Gabrielli: «La violenza sulle donne aumenta. Colpa di un deficit culturale»

Sabato 12 Settembre 2020

«Mentre da tempo assistiamo al decremento dei reati di sangue, al contempo registriamo un aumento dei reati che hanno oggetto una donna come vittima in quanto tale, cioè per il suo essere donna. Queste situazioni sono il frutto di una mentalità sbagliata, che considera la donna come oggetto di proprietà; e in ciò vedo una deficit culturale di noi uomini». Lo ha detto il Capo della Polizia, Franco Gabrielli, che ha inaugurato al Commissariato della Polizia di Stato di Aversa (Caserta) la stanza «tutta per sé», due sale con divano e tavolino da giochi per i bambini aperto con il supporto dell'associazione Soroptimist, e destinato ad accogliere le denunce delle donne vittime di violenza e delle vittime della violenza domestica.

L'accoglienza

Ad accogliere le vittime, che nella grande parte dei casi, sono donne, saranno altre donne, ma in divisa. «In questa stanza - ha proseguito Gabrielli - ci mettiamo la straordinaria umanità delle nostre donne, perché la Polizia di Stato è il corpo armato che ha da più tempo il maggior numero di colleghe, 16mila, che hanno peraltro posti di responsabilità. Una donna che ha subito violenze vede in un'altra donna un approdo molto più sicuro.

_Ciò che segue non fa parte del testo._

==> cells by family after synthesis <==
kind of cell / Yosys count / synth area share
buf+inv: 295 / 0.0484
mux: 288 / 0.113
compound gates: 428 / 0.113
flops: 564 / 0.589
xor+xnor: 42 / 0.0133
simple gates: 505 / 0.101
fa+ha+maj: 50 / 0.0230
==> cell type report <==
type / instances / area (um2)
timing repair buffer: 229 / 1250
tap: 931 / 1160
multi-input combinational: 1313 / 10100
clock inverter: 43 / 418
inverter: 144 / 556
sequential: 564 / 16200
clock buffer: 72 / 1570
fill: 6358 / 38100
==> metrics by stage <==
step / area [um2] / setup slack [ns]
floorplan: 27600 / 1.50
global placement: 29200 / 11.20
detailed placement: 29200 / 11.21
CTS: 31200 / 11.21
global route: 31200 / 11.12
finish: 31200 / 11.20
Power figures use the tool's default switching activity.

Bisogna sempre ricordare che ancora oggi la donna è il soggetto fragile prevalente nelle violenze domestiche, e quando decide di fare quel passo straordinario, complicato, lacerante di denunciare la violenza, il compagno, il marito, quando varca un ufficio di polizia, ha bisogno di trovarsi di fronte una donna preparata che veste la divisa, ed ha la capacità di entrare in sintonia con la sua sofferenza». Gabrielli insiste anche sul «dopo», ovvero quando la donna lascia l'ufficio di polizia dopo la denuncia. «In quella fase molto delicata è necessario il coinvolgimento della comunità: tanto più una donna si sentirà protetta nel contesto in cui vive, tanto una donna capirà che quel passo non sarà vissuto come una vergogna, ma come la giusta soluzione ad un percorso di violenza subita; fino a quando le comunità si disinteressano di queste vicende, fino a quando le donne si sentiranno sole, noi faremo grandi sforzi ma saranno vani». L'importanza della comunità è stata ribadita dal vescono Angelo Spinillo, che ha benedetto la stanza, mentre il questore Antonio Borrelli ha parlato di «gesto concreto, non solo simbolico», perché «aprire questa stanza sarà fondamentale per stimolare le denunce».